The government of Papua New Guinea (PNG) is pushing for a bigger shareholding of the ExxonMobil-led PNG LNG export project. The latest move was triggered by the proposed merger of Santos (ASX:STO) and Oil Search (ASX:OSH), both of which hold stakes in PNG LNG.
If the merger is successful, Santos will own a 42.5% share of the liquefied natural gas (LNG) project, more than ExxonMobil (NYSE:XOM), and will most likely sell down its interest.
PNG, which needs to give permission for the takeover to proceed, wants first right of refusal on any potential sell down.
“All things considered, the state would like to pick a portion of whatever Santos will make available in their rebalancing,” PNG Petroleum Minister Kerenga Kua told the Australian newspaper.

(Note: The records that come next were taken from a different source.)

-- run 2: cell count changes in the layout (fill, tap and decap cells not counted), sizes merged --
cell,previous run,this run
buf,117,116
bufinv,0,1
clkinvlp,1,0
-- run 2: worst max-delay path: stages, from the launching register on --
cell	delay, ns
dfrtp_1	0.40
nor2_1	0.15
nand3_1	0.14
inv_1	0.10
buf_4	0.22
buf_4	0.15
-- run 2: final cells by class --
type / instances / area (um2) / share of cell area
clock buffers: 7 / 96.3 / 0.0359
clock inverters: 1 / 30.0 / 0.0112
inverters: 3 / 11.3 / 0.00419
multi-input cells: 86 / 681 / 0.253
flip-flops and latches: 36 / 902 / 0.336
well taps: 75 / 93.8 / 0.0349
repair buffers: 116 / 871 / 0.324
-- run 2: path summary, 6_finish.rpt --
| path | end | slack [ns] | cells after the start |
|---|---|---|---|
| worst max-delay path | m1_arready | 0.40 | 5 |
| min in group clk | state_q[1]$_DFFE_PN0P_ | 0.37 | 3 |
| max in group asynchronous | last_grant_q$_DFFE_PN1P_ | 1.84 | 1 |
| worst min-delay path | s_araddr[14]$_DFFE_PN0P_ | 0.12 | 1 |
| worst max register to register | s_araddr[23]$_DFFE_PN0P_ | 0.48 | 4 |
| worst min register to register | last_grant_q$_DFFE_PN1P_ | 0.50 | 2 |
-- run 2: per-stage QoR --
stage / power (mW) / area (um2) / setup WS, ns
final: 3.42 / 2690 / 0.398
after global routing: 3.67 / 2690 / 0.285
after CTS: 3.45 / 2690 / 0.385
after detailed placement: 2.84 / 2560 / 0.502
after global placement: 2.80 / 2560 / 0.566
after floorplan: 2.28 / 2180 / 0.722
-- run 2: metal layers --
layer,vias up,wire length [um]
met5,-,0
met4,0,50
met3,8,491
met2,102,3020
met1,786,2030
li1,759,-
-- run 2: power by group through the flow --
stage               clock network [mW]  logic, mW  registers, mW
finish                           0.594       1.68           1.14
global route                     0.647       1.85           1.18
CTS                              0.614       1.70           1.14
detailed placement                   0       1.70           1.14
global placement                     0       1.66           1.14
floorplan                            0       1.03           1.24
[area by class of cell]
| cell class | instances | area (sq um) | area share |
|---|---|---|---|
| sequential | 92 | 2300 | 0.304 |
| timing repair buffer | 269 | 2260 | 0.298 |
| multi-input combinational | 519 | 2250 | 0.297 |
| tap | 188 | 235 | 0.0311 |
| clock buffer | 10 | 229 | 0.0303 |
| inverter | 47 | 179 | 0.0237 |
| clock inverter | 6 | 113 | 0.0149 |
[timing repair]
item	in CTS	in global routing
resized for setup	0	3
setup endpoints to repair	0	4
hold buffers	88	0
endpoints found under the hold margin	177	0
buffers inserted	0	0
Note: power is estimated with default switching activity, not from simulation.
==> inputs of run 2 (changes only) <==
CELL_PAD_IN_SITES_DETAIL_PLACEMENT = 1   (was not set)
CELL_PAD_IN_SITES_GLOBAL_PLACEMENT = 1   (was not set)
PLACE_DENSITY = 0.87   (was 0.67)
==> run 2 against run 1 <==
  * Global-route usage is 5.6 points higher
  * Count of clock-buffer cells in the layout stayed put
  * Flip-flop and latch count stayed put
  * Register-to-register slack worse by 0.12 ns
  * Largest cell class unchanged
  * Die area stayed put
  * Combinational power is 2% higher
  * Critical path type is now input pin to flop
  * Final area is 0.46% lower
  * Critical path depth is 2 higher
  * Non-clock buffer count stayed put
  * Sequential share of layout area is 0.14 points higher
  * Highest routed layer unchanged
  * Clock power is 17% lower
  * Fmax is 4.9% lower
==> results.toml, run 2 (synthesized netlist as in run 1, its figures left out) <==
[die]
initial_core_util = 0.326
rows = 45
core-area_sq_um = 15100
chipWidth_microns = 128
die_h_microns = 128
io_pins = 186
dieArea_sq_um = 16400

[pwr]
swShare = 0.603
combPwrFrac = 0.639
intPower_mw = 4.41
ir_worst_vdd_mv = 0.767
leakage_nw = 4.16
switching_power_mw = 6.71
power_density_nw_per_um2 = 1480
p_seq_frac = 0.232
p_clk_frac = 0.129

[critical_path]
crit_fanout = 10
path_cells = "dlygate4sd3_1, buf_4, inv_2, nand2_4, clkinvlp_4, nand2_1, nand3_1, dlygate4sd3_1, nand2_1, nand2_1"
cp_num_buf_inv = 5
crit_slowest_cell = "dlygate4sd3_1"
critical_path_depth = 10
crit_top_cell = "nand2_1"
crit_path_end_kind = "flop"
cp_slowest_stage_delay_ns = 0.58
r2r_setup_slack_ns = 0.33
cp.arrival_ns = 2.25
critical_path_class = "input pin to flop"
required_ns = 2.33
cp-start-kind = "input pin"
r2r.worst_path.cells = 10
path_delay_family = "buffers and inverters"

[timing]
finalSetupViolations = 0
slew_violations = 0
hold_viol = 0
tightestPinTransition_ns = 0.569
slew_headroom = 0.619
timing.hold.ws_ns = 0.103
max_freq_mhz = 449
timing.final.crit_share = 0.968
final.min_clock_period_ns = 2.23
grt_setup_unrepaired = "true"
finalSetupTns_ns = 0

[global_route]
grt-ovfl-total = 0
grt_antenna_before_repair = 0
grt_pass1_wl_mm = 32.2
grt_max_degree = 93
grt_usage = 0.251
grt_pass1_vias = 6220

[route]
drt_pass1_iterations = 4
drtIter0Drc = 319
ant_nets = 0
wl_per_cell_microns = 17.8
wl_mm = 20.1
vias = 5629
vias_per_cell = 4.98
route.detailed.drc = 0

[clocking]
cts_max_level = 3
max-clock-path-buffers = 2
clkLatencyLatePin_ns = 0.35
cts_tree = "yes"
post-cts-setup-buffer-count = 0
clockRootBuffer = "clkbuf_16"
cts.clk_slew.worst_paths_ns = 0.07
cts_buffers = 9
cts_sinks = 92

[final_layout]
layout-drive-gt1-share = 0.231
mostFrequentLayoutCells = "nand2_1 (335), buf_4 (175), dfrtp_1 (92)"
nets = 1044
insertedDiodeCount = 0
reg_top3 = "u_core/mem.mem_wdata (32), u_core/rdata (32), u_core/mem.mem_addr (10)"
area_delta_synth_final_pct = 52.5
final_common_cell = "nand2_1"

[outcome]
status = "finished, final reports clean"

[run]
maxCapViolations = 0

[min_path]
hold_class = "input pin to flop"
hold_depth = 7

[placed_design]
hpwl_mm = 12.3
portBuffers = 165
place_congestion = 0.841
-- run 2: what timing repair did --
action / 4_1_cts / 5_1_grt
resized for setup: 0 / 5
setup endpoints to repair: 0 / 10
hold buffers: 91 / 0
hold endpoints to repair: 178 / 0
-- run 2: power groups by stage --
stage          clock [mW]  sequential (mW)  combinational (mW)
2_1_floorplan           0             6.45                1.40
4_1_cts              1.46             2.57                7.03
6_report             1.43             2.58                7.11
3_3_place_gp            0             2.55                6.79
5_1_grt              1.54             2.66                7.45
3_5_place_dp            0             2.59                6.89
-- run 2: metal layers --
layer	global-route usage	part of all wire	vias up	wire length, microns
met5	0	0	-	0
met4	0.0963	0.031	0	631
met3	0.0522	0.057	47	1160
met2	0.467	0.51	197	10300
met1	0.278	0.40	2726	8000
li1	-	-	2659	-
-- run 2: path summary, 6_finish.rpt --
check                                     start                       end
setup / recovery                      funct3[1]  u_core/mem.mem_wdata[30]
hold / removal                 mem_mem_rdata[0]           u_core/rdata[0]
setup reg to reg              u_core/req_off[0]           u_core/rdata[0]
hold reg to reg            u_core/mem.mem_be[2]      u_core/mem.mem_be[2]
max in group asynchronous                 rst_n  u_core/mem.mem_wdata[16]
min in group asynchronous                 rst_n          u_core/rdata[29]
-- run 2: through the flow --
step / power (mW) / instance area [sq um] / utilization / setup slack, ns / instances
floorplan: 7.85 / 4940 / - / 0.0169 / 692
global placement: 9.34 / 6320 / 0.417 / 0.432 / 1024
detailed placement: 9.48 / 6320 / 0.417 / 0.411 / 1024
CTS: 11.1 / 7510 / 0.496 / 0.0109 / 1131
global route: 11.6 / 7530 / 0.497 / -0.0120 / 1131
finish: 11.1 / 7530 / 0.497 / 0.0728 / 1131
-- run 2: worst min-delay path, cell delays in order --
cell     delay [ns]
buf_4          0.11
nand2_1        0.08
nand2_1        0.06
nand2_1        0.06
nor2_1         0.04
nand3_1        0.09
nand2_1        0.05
<file path="config.mk">
export PLATFORM = sky130hd
export DESIGN_NAME = pulse_hs_tx
export DESIGN_NICKNAME = d
export VERILOG_FILES = /design/src/rtl/pulse_hs_pkg.sv /design/src/rtl/sync_nff.sv /design/src/rtl/pulse_hs_tx.sv
export SDC_FILE = /design/constraint.sdc
export NUM_CORES = 1
export LEC_CHECK = 0
export ABC_AREA = 1
export BUFFER_PORTS_ARGS = -buffer_cell sky130_fd_sc_hd__buf_2
export CAP_MARGIN = 30
export CORE_AREA = 3 3 40 42
export CTS_CLUSTER_SIZE = 30
export DETAILED_ROUTE_END_ITERATION = 16
export DIE_AREA = 0 0 43 45
export HOLD_SLACK_MARGIN = 0.15
export PLACE_DENSITY = 0.7
export RECOVER_POWER = 50
export SYNTH_ARGS = -nofsm -noshare
export SYNTH_HDL_FRONTEND = slang
export SYNTH_SLANG_ARGS = --single-unit
</file>
<file path="constraint.sdc">
create_clock -name clk -period 2.8 [get_ports clk]
set_input_delay 0.14 -clock clk [delete_from_list [all_inputs] [get_ports clk]]
set_output_delay 0.14 -clock clk [all_outputs]
set_load 0.05 [all_outputs]
</file>
[src/rtl/rr_arb_mux.sv]
// N:1 registered selector with round-robin arbitration and a fixed-select override.
// One-entry output register; valid/ready handshakes on every port.
module rr_arb_mux #(
    parameter  int WIDTH = 32,
    parameter  int N     = 4,
    localparam int SELW  = (N > 1) ? $clog2(N) : 1
) (
    input  logic                 clk,
    input  logic                 rst_n,
    input  logic [N*WIDTH-1:0]   in_data,
    input  logic [N-1:0]         in_valid,
    output logic [N-1:0]         in_ready,
    input  logic                 force_en,
    input  logic [SELW-1:0]      force_sel,
    output logic [WIDTH-1:0]     out_data,
    output logic [SELW-1:0]      out_src,
    output logic                 out_valid,
    input  logic                 out_ready
);

    logic [SELW-1:0]  ptr_q,       ptr_d;
    logic             out_valid_q, out_valid_d;
    logic [WIDTH-1:0] out_data_q,  out_data_d;
    logic [SELW-1:0]  out_src_q,   out_src_d;

    logic             can_load;
    logic             rr_found;
    logic [SELW-1:0]  rr_idx;
    logic             force_ok;
    logic             grant_vld;
    logic [SELW-1:0]  grant_idx;
    logic             accept;

    // Modular add for channel indices; both operands are always below N.
    function automatic logic [SELW-1:0] wrap_add(input logic [SELW-1:0] base, input int off);
        int s;
        s = int'(base) + off;
        if (s >= N) begin
            s = s - N;
        end
        return s[SELW-1:0];
    endfunction

    assign can_load = !out_valid_q || out_ready;

    always_comb begin
        rr_found = 1'b0;
        rr_idx   = '0;
        for (int k = 0; k < N; k++) begin
            logic [SELW-1:0] cand;
            cand = wrap_add(ptr_q, k);
            if (!rr_found && in_valid[cand]) begin
                rr_found = 1'b1;
                rr_idx   = cand;
            end
        end
    end

    // An out-of-range force_sel must never reach the in_valid index.
    assign force_ok = (int'(force_sel) < N) && in_valid[force_sel];

    always_comb begin
        grant_vld = 1'b0;
        grant_idx = '0;
        if (force_en) begin
            grant_vld = force_ok;
            grant_idx = force_sel;
        end else begin
            grant_vld = rr_found;
            grant_idx = rr_idx;
        end
    end

    assign accept = grant_vld && can_load;

    // in_ready is gated by rst_n so nothing looks accepted while reset is held.
    always_comb begin
        in_ready = '0;
        if (rst_n && accept) begin
            in_ready[grant_idx] = 1'b1;
        end
    end

    always_comb begin
        ptr_d       = ptr_q;
        out_valid_d = out_valid_q;
        out_data_d  = out_data_q;
        out_src_d   = out_src_q;
        if (accept) begin
            out_valid_d = 1'b1;
            out_data_d  = in_data[int'(grant_idx)*WIDTH +: WIDTH];
            out_src_d   = grant_idx;
            if (!force_en) begin
                ptr_d = wrap_add(grant_idx, 1);
            end
        end else if (out_ready) begin
            out_valid_d = 1'b0;
        end
    end

    always_ff @(posedge clk or negedge rst_n) begin
        if (!rst_n) begin
            ptr_q       <= '0;
            out_valid_q <= 1'b0;
            out_data_q  <= '0;
            out_src_q   <= '0;
        end else begin
            ptr_q       <= ptr_d;
            out_valid_q <= out_valid_d;
            out_data_q  <= out_data_d;
            out_src_q   <= out_src_d;
        end
    end

    assign out_valid = out_valid_q;
    assign out_data  = out_data_q;
    assign out_src   = out_src_q;

endmodule

[config.mk]
export PLATFORM = sky130hd
export DESIGN_NAME = rr_arb_mux
export DESIGN_NICKNAME = d
export VERILOG_FILES = /design/src/rtl/rr_arb_mux.sv
export SDC_FILE = /design/constraint.sdc
export NUM_CORES = 1
export LEC_CHECK = 0
export CAP_MARGIN = 30
export CELL_PAD_IN_SITES_DETAIL_PLACEMENT = 1
export CELL_PAD_IN_SITES_GLOBAL_PLACEMENT = 1
export CORE_MARGIN = 3
export CORE_UTILIZATION = 27
export CTS_CLUSTER_SIZE = 20
export DETAILED_ROUTE_END_ITERATION = 6
export HOLD_SLACK_MARGIN = 0.15
export PLACE_DENSITY_LB_ADDON = 0.12
export REMOVE_ABC_BUFFERS = 1
export SLEW_MARGIN = 20
export SYNTH_ARGS = -nofsm -noshare
export SYNTH_HDL_FRONTEND = slang
export SYNTH_SLANG_ARGS = --single-unit
[constraint.sdc]
create_clock -name clk -period 2.8 [get_ports clk]
set_clock_uncertainty 0.1 [all_clocks]
set_input_delay 0.42 -clock clk [delete_from_list [all_inputs] [get_ports clk]]
set_output_delay 0.42 -clock clk [all_outputs]
set_load 0.1 [all_outputs]
==> impl_results.md <==
- Max-slew headroom: 78.26%
- Max clock buf depth: 2
- Starting Density: 28.22%
- Synth cell types: 30
- Crit path top cell by count: buf_12
- Vias in the first global route: 2,580
- Via/cell ratio: 4.870
- Antenna-violating nets left: 0
- Part of the Yosys area used for sequential elements: 36.91%
- Most common cell in the synthesized netlist: dfrtp_1
- CP max stage cell: o41a_4
- Critical path arrival: 2.21 ns
- Average wire per standard cell: 18.77 um
- Final instance area: 0.004639 sq mm
- Synth area leader: dfrtp_1
- Num Clock Sinks: 37
- DRT Wirelength: 8.633 mm
- Nets: 489
- Die W: 102.4 um
- Max_cap viols: 0
- Core Box Area: 0.008891 sq mm
- Critical path class: primary input to primary output
- CTS tree: yes
- Cell area after synthesis: 0.002509 sq mm
- Routability cong.: 0.8507
- Via count: 2,240
- Largest net degree at the start of global routing: 20
- Terminus of the critical flop-to-flop path: out_data[13]$_DFFE_PN0P_
- CP Capture Type: primary output
- R2R depth: 7
- CTS buffer count: 5
- Min Tclk post-route: 2.730 ns
- First-pass GRT wire length: 12.95 mm
- WHS Endpoint: out_data[26]$_DFFE_PN0P_
- GRT Util Overall: 16.29%
- Count of input and output buffers: 176
- Initial DRC Count: 25
- Die H: 102.4 um
- Worst-Skew Late Latency: 0.29 ns
- Max Slew Vio Count: 0
- DIE AREA: 0.01048 sq mm
- Worst-path clk slew: 0.07 ns
- CP top delay family: simple AND/OR/NAND/NOR gates
- Post-synth top flop: dfrtp_1
- Cell Pwr Density: 910.3 mW/mm^2
- Synth Area per Inst: 16.40 sq um
- VDD IR max: 507.9 uV
- RSZ-0062 raised after global routing: false
- EDFF count, synth: 0
- Number of remaining DRC errors: 0
- Hold path depth: 1
- HP Class: flip-flop to flip-flop
- Area contributors post-synth: dfrtp_1 (37%), mux4_2 (24%), mux2_4 (16%)
- Req. time, crit path: 2.28 ns
- Yosys warning count: 0
- CP Cell Sequence: dlygate4sd2_1 -> and3b_1 -> o41a_4 -> buf_12 -> nand3b_1 -> nor2_2 -> buf_12
- Post-route clock period utilization: 97.50%
- Yosys reg bits: 37
- Row cnt: 34
- R2r startpoint: ptr_q[1]$_DFFE_PN0P_
- GR Overflow Total: 0
- Tightest hold margin: 0.4174 ns
- Ant. Diodes: 0
- Htree depth: 2
- Hold_sp: out_data[26]$_DFFE_PN0P_
- Worst Tran Pin Value: 0.3255 ns
- Final non-filler cell total: 460
- Placed cell areas: 0.004438 sq mm
- Async S/R FF share, synth: 100.0%
- Dpl cells: 445
- R2R setup slack: 0.31 ns
- Initial antenna violation count: 0
- F_max: 366.3 MHz
- Share of the synthesized area in the top cell type: 36.91%
- # setup viols final: 0
- CTS Root Cell: clkbuf_8
- Fin. Hold Viols: 0
- Worst setup SP type: primary input
- DP Wirelength: 7.060 mm
- Worst Path Buf+Inv: 3
- Status: finished, final reports clean
- Mapped Cells: 153
- Filler cells: 912
- Largest fanout on the critical path: 7
- LEAKAGE: 1.948 nW
- Synth cell count leaders: dfrtp_1 (37), mux4_2 (27), mux2_4 (26)
- Top-Level Pins: 177
- CP peak stage delay: 0.51 ns
- Syn-to-layout area delta: 84.94%
- Post-layout util: 52.18%
- Layout cell share with drive strength beyond 1: 40.63%
- Pre-antenna DRT Iters: 3
power by group:
part	internal, mW	total (mW)	switching (mW)	leakage [nW]
Sequential	0.738	0.871	0.134	0.428
Combinational	0.981	2.87	1.89	1.46
Clock	0.291	0.487	0.196	0.0585
final cells by class:
| cell class | count | area, sq um | area share (%) |
|---|---|---|---|
| Clock buffer | 7 | 86.33 | 1.861 |
| Multi-Input combinational cell | 104 | 1511 | 32.58 |
| Inverter | 1 | 3.754 | 0.08091 |
| Timing Repair Buffer | 202 | 1946 | 41.94 |
| Tap cell | 108 | 135.1 | 2.913 |
| Sequential cell | 37 | 927.1 | 19.98 |
| Clock inverter | 1 | 30.03 | 0.6472 |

“The Prime Minister is asking that the joint venture project partners should all agree for the state to be given the first right of refusal to acquire some portion of that equity,” he said.
The newspaper, citing unnamed sources, said the cash-strapped government, would expect to acquire a stake for a low price or potentially via a loan. It is not clear if Santos would be prepared to do this.
Last week, the Prime Minister of PNG, James Merape, met with Santos chief executive Kevin Gallagher and Oil Search chief executive Peter Fredericson in Port Moresby to discuss the deal.
ExxonMobil holds 33.2% interest in PNG LNG and is widely seen as the most likely to buy any share put up for sale by Santos. France’s TotalEnergies (EPA:TTE), which is developing the Papua LNG project in PNG, is also seen as a potential buyer.
Santos has said that it will seek to sell down some of its interest in PNG LNG to help align partner holdings in PNG LNG and Papua LNG.
Credit Suisse analyst Saul Kavonic told Reuters it was likely that negotiations were just beginning.
“Our view is the government will extract something here, but ultimately it will be modest and shouldn’t prevent the deal from proceeding,” Kavonic said.